TASK DETAILS :: Return, exactly as written, every line from the first line of the data below through the line that contains "(was not set)".

▼

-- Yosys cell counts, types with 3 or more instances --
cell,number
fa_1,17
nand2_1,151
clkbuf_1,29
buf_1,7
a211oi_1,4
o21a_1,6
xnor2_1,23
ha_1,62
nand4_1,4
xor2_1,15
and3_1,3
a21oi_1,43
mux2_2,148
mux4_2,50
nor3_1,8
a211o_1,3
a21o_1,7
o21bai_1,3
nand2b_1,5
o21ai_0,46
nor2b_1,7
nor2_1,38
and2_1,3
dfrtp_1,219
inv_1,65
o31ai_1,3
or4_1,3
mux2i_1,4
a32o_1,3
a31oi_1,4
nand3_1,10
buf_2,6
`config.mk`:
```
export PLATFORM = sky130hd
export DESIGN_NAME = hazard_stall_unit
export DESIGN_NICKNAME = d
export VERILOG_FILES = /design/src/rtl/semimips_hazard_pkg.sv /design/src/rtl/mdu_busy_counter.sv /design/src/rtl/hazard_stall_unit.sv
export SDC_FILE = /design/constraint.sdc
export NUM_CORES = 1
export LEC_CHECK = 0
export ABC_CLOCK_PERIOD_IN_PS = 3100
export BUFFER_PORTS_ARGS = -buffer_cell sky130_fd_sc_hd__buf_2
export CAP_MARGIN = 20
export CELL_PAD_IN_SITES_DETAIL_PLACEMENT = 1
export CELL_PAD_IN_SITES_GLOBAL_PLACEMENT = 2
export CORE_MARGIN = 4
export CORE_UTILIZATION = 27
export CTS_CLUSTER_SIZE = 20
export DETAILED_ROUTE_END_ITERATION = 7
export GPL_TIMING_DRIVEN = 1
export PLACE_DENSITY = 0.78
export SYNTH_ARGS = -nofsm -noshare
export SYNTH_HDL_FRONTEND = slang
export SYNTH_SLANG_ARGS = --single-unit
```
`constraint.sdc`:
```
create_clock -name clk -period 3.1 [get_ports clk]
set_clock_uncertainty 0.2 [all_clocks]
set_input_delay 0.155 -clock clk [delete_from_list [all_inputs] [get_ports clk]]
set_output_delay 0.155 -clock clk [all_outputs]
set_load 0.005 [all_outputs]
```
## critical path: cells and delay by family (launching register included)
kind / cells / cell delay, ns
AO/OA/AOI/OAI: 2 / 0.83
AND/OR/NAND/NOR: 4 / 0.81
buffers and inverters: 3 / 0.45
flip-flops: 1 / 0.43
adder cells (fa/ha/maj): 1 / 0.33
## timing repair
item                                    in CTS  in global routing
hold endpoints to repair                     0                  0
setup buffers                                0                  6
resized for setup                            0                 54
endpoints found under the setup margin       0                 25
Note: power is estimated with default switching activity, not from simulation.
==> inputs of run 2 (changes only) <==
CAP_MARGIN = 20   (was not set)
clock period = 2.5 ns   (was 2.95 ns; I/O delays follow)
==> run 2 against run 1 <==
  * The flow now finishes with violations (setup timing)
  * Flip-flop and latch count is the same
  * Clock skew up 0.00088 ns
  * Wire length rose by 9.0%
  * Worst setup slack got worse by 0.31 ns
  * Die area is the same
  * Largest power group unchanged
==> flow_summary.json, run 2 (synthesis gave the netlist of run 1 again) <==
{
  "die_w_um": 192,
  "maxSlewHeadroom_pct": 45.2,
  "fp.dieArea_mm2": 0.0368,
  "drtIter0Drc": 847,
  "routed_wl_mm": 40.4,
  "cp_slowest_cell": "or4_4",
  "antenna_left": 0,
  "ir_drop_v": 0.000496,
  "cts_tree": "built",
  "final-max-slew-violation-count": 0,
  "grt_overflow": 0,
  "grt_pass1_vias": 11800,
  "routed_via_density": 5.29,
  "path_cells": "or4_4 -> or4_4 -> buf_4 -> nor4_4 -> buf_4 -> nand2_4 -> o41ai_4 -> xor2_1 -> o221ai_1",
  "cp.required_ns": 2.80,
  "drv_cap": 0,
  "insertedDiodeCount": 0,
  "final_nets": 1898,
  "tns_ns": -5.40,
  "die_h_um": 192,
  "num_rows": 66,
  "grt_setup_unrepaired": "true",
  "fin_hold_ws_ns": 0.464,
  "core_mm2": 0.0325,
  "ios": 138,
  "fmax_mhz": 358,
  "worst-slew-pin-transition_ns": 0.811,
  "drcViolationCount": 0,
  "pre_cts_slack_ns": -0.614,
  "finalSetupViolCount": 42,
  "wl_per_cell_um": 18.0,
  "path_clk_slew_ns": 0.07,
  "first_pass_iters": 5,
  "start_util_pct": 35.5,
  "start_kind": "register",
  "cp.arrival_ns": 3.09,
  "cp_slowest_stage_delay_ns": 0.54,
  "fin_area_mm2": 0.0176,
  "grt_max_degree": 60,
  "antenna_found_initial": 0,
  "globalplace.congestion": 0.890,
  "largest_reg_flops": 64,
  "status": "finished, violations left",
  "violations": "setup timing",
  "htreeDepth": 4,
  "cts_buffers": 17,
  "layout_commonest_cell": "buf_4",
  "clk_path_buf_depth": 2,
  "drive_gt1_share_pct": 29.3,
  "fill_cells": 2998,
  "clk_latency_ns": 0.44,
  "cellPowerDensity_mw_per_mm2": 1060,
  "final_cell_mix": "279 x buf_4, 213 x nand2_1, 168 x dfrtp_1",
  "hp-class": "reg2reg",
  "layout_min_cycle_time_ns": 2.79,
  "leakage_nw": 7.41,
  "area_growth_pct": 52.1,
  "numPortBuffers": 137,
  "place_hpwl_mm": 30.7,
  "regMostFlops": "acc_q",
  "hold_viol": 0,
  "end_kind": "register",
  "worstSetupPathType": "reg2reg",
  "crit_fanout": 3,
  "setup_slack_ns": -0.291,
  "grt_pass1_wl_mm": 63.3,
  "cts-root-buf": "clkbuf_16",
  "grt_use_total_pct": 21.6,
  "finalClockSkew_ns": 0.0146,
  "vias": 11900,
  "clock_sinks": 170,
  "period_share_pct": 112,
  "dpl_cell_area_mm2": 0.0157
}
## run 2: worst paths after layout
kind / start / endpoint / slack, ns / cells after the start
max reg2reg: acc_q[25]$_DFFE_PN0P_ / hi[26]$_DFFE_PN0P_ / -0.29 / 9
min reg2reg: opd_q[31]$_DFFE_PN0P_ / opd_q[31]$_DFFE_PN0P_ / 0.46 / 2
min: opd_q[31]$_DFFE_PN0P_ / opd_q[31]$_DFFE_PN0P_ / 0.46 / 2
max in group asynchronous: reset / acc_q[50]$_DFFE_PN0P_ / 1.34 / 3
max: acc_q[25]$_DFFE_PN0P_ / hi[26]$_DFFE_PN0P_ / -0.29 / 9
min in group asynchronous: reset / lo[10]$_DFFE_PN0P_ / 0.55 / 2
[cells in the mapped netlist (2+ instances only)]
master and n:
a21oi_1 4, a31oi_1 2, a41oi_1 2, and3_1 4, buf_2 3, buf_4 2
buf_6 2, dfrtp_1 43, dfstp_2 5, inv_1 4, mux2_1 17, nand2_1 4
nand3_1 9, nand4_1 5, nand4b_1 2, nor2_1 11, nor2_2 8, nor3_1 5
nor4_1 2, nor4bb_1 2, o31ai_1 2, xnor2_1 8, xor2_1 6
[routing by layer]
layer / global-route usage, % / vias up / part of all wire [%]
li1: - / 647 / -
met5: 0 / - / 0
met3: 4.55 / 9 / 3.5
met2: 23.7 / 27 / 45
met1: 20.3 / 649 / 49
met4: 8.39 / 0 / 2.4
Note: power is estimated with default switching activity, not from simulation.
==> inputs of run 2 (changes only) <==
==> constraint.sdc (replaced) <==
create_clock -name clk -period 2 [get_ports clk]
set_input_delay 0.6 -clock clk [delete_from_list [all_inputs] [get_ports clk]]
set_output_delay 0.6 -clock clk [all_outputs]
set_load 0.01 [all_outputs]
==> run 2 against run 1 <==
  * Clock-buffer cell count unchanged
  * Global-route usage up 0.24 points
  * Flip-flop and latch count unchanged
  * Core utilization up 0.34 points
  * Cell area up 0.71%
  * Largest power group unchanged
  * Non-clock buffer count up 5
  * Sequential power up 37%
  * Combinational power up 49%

▲

EXERCISE RESULT ::
-- Yosys cell counts, types with 3 or more instances --
cell,number
fa_1,17
nand2_1,151
clkbuf_1,29
buf_1,7
a211oi_1,4
o21a_1,6
xnor2_1,23
ha_1,62
nand4_1,4
xor2_1,15
and3_1,3
a21oi_1,43
mux2_2,148
mux4_2,50
nor3_1,8
a211o_1,3
a21o_1,7
o21bai_1,3
nand2b_1,5
o21ai_0,46
nor2b_1,7
nor2_1,38
and2_1,3
dfrtp_1,219
inv_1,65
o31ai_1,3
or4_1,3
mux2i_1,4
a32o_1,3
a31oi_1,4
nand3_1,10
buf_2,6
`config.mk`:
```
export PLATFORM = sky130hd
export DESIGN_NAME = hazard_stall_unit
export DESIGN_NICKNAME = d
export VERILOG_FILES = /design/src/rtl/semimips_hazard_pkg.sv /design/src/rtl/mdu_busy_counter.sv /design/src/rtl/hazard_stall_unit.sv
export SDC_FILE = /design/constraint.sdc
export NUM_CORES = 1
export LEC_CHECK = 0
export ABC_CLOCK_PERIOD_IN_PS = 3100
export BUFFER_PORTS_ARGS = -buffer_cell sky130_fd_sc_hd__buf_2
export CAP_MARGIN = 20
export CELL_PAD_IN_SITES_DETAIL_PLACEMENT = 1
export CELL_PAD_IN_SITES_GLOBAL_PLACEMENT = 2
export CORE_MARGIN = 4
export CORE_UTILIZATION = 27
export CTS_CLUSTER_SIZE = 20
export DETAILED_ROUTE_END_ITERATION = 7
export GPL_TIMING_DRIVEN = 1
export PLACE_DENSITY = 0.78
export SYNTH_ARGS = -nofsm -noshare
export SYNTH_HDL_FRONTEND = slang
export SYNTH_SLANG_ARGS = --single-unit
```
`constraint.sdc`:
```
create_clock -name clk -period 3.1 [get_ports clk]
set_clock_uncertainty 0.2 [all_clocks]
set_input_delay 0.155 -clock clk [delete_from_list [all_inputs] [get_ports clk]]
set_output_delay 0.155 -clock clk [all_outputs]
set_load 0.005 [all_outputs]
```
## critical path: cells and delay by family (launching register included)
kind / cells / cell delay, ns
AO/OA/AOI/OAI: 2 / 0.83
AND/OR/NAND/NOR: 4 / 0.81
buffers and inverters: 3 / 0.45
flip-flops: 1 / 0.43
adder cells (fa/ha/maj): 1 / 0.33
## timing repair
item                                    in CTS  in global routing
hold endpoints to repair                     0                  0
setup buffers                                0                  6
resized for setup                            0                 54
endpoints found under the setup margin       0                 25
Note: power is estimated with default switching activity, not from simulation.
==> inputs of run 2 (changes only) <==
CAP_MARGIN = 20   (was not set)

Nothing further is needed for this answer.